#### What is expected
Please output exactly the part of the records below that opens with the line containing "(s_tuser == tcps_pkg::CMD_TICK);" and closes with the line containing "serving_high_q <= 1'b0;", both lines included, and nothing else.

[Start of section]

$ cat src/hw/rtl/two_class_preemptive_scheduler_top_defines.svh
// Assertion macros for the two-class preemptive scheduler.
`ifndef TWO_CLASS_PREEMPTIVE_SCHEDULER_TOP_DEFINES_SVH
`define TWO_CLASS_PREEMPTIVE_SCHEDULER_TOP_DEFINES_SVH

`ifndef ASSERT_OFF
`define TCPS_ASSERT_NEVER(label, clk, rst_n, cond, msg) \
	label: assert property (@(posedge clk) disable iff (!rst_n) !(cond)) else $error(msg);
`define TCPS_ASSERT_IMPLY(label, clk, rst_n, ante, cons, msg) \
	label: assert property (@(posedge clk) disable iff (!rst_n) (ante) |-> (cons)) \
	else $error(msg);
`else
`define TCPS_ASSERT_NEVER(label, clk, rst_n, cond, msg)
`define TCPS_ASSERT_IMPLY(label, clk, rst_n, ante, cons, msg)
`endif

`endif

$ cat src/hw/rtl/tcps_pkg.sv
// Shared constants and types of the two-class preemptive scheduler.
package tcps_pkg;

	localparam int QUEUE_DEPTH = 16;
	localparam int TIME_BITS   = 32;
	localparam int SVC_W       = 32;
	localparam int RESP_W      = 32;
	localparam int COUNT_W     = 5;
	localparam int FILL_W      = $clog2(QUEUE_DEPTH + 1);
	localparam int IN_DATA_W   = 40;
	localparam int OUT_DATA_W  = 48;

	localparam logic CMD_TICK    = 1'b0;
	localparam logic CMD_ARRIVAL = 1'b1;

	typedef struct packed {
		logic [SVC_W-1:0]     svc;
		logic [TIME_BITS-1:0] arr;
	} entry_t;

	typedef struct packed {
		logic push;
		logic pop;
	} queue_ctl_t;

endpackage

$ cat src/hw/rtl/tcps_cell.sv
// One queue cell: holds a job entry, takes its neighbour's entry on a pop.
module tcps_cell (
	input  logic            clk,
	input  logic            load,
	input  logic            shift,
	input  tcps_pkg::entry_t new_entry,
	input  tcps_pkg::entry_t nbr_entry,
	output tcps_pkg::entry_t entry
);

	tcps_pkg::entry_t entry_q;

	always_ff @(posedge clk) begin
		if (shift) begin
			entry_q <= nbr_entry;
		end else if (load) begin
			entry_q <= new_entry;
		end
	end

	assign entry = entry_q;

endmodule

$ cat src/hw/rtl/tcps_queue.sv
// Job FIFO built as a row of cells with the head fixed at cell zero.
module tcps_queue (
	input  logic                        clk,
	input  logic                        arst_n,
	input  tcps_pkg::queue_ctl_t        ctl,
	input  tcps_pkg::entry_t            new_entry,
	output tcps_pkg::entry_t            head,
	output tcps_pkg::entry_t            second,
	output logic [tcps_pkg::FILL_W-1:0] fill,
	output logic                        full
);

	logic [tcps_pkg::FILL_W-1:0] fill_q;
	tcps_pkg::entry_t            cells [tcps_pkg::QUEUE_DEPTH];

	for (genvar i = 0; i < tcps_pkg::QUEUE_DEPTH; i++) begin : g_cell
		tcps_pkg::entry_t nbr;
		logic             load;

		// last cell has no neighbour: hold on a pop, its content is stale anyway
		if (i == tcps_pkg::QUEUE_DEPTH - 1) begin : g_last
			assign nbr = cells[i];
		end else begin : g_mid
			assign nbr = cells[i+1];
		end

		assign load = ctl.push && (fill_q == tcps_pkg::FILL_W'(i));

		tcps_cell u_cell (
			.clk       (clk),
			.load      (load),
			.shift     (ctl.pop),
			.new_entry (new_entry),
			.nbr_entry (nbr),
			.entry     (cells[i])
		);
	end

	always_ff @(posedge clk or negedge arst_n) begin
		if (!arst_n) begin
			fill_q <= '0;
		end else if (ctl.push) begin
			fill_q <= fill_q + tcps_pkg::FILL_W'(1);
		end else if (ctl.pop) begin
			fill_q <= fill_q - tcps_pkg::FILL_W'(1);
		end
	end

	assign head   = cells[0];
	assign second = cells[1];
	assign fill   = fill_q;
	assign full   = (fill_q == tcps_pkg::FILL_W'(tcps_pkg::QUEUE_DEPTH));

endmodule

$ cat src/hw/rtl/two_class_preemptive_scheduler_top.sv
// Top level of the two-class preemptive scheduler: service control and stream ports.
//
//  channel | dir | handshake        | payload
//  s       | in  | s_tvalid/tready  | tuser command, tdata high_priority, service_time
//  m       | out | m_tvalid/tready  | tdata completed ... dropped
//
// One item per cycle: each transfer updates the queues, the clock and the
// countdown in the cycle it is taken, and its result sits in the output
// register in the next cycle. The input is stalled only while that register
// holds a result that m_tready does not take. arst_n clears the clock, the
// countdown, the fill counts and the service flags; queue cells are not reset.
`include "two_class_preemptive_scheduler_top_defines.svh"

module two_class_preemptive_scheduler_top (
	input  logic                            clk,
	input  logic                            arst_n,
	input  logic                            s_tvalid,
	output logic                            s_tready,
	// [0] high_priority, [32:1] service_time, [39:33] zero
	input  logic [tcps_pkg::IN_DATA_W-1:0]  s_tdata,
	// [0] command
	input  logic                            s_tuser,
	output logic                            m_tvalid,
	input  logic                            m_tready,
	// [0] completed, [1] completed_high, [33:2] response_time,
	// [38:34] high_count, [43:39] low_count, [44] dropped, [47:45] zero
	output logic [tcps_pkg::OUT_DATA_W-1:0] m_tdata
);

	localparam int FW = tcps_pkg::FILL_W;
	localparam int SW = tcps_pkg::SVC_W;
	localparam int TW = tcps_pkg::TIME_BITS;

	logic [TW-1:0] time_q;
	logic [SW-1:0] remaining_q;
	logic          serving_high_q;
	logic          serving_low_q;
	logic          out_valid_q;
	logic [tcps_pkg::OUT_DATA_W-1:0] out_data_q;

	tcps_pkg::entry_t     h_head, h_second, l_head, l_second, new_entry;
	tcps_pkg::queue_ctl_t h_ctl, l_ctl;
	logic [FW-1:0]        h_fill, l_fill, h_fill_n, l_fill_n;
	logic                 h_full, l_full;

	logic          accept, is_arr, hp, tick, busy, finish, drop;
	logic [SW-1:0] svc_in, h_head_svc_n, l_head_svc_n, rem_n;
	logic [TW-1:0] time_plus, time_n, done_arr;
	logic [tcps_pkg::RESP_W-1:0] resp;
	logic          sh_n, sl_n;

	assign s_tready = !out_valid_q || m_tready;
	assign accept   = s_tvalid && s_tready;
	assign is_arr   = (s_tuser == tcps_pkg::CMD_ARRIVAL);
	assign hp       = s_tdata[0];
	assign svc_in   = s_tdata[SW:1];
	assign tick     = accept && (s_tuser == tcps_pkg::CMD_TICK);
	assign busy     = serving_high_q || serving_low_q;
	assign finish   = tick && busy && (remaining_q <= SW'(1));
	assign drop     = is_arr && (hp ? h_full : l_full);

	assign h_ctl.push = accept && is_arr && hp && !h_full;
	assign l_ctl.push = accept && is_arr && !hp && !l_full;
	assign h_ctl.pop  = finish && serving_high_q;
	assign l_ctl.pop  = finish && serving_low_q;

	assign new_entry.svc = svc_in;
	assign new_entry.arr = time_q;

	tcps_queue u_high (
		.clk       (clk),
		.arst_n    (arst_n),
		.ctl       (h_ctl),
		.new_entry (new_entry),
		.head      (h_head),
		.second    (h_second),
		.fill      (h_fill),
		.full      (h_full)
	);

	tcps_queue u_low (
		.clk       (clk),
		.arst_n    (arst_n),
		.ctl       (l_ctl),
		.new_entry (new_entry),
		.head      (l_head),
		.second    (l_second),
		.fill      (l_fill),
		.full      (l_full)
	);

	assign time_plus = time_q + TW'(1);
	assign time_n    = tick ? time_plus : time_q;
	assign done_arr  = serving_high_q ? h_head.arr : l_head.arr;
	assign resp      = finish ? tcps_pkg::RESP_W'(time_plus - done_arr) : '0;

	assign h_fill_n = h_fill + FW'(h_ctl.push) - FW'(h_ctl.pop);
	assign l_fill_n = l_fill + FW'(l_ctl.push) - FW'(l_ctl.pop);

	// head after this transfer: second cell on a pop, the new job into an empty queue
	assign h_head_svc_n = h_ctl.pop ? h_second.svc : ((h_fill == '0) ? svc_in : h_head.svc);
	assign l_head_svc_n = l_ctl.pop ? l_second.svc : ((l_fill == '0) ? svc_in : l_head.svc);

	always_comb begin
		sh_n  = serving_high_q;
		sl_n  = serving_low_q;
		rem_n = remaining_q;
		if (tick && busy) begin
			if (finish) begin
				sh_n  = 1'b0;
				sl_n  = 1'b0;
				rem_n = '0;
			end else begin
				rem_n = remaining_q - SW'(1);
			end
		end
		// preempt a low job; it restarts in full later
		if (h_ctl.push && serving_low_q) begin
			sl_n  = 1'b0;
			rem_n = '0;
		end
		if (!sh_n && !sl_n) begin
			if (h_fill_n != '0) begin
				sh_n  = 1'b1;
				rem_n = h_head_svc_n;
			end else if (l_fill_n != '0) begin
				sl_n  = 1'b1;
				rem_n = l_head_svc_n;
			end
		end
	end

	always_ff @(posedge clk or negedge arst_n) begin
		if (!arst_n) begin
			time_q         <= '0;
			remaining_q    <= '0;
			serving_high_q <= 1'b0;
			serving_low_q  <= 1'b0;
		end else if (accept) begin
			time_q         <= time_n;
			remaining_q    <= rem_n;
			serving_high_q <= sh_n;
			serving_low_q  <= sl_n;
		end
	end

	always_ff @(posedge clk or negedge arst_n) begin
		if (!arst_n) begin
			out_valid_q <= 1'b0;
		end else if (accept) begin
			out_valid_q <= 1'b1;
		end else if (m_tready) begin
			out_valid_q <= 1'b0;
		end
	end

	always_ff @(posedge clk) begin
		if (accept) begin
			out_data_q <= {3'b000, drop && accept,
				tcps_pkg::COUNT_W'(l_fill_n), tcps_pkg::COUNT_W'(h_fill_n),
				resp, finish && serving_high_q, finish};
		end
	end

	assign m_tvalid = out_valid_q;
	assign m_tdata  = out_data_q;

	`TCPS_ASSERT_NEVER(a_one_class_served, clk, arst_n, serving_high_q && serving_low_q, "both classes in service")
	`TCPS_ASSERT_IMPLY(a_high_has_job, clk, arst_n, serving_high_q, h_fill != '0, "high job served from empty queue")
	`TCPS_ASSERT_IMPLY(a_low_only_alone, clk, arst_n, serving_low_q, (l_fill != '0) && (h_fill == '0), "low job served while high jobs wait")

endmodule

[End of section]
[Start of section]

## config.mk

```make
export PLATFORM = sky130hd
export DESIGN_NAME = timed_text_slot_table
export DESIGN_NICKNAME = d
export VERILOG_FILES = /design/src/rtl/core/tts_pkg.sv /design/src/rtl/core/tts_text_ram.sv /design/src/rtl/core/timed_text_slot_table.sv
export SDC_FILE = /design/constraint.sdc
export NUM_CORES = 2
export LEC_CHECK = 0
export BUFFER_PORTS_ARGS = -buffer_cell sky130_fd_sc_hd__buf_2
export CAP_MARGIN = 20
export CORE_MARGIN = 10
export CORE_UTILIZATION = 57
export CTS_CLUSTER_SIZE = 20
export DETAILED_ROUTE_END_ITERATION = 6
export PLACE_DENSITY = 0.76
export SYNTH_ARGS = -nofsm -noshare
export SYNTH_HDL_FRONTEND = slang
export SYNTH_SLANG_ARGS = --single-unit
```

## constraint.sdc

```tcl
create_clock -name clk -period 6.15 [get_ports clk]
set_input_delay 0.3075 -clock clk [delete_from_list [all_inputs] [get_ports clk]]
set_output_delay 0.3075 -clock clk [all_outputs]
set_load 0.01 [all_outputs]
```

[End of section]

#### Exercise result
	assign tick     = accept && (s_tuser == tcps_pkg::CMD_TICK);
	assign busy     = serving_high_q || serving_low_q;
	assign finish   = tick && busy && (remaining_q <= SW'(1));
	assign drop     = is_arr && (hp ? h_full : l_full);

	assign h_ctl.push = accept && is_arr && hp && !h_full;
	assign l_ctl.push = accept && is_arr && !hp && !l_full;
	assign h_ctl.pop  = finish && serving_high_q;
	assign l_ctl.pop  = finish && serving_low_q;

	assign new_entry.svc = svc_in;
	assign new_entry.arr = time_q;

	tcps_queue u_high (
		.clk       (clk),
		.arst_n    (arst_n),
		.ctl       (h_ctl),
		.new_entry (new_entry),
		.head      (h_head),
		.second    (h_second),
		.fill      (h_fill),
		.full      (h_full)
	);

	tcps_queue u_low (
		.clk       (clk),
		.arst_n    (arst_n),
		.ctl       (l_ctl),
		.new_entry (new_entry),
		.head      (l_head),
		.second    (l_second),
		.fill      (l_fill),
		.full      (l_full)
	);

	assign time_plus = time_q + TW'(1);
	assign time_n    = tick ? time_plus : time_q;
	assign done_arr  = serving_high_q ? h_head.arr : l_head.arr;
	assign resp      = finish ? tcps_pkg::RESP_W'(time_plus - done_arr) : '0;

	assign h_fill_n = h_fill + FW'(h_ctl.push) - FW'(h_ctl.pop);
	assign l_fill_n = l_fill + FW'(l_ctl.push) - FW'(l_ctl.pop);

	// head after this transfer: second cell on a pop, the new job into an empty queue
	assign h_head_svc_n = h_ctl.pop ? h_second.svc : ((h_fill == '0) ? svc_in : h_head.svc);
	assign l_head_svc_n = l_ctl.pop ? l_second.svc : ((l_fill == '0) ? svc_in : l_head.svc);

	always_comb begin
		sh_n  = serving_high_q;
		sl_n  = serving_low_q;
		rem_n = remaining_q;
		if (tick && busy) begin
			if (finish) begin
				sh_n  = 1'b0;
				sl_n  = 1'b0;
				rem_n = '0;
			end else begin
				rem_n = remaining_q - SW'(1);
			end
		end
		// preempt a low job; it restarts in full later
		if (h_ctl.push && serving_low_q) begin
			sl_n  = 1'b0;
			rem_n = '0;
		end
		if (!sh_n && !sl_n) begin
			if (h_fill_n != '0) begin
				sh_n  = 1'b1;
				rem_n = h_head_svc_n;
			end else if (l_fill_n != '0) begin
				sl_n  = 1'b1;
				rem_n = l_head_svc_n;
			end
		end
	end

	always_ff @(posedge clk or negedge arst_n) begin
		if (!arst_n) begin
			time_q         <= '0;
			remaining_q    <= '0;
			serving_high_q <= 1'b0;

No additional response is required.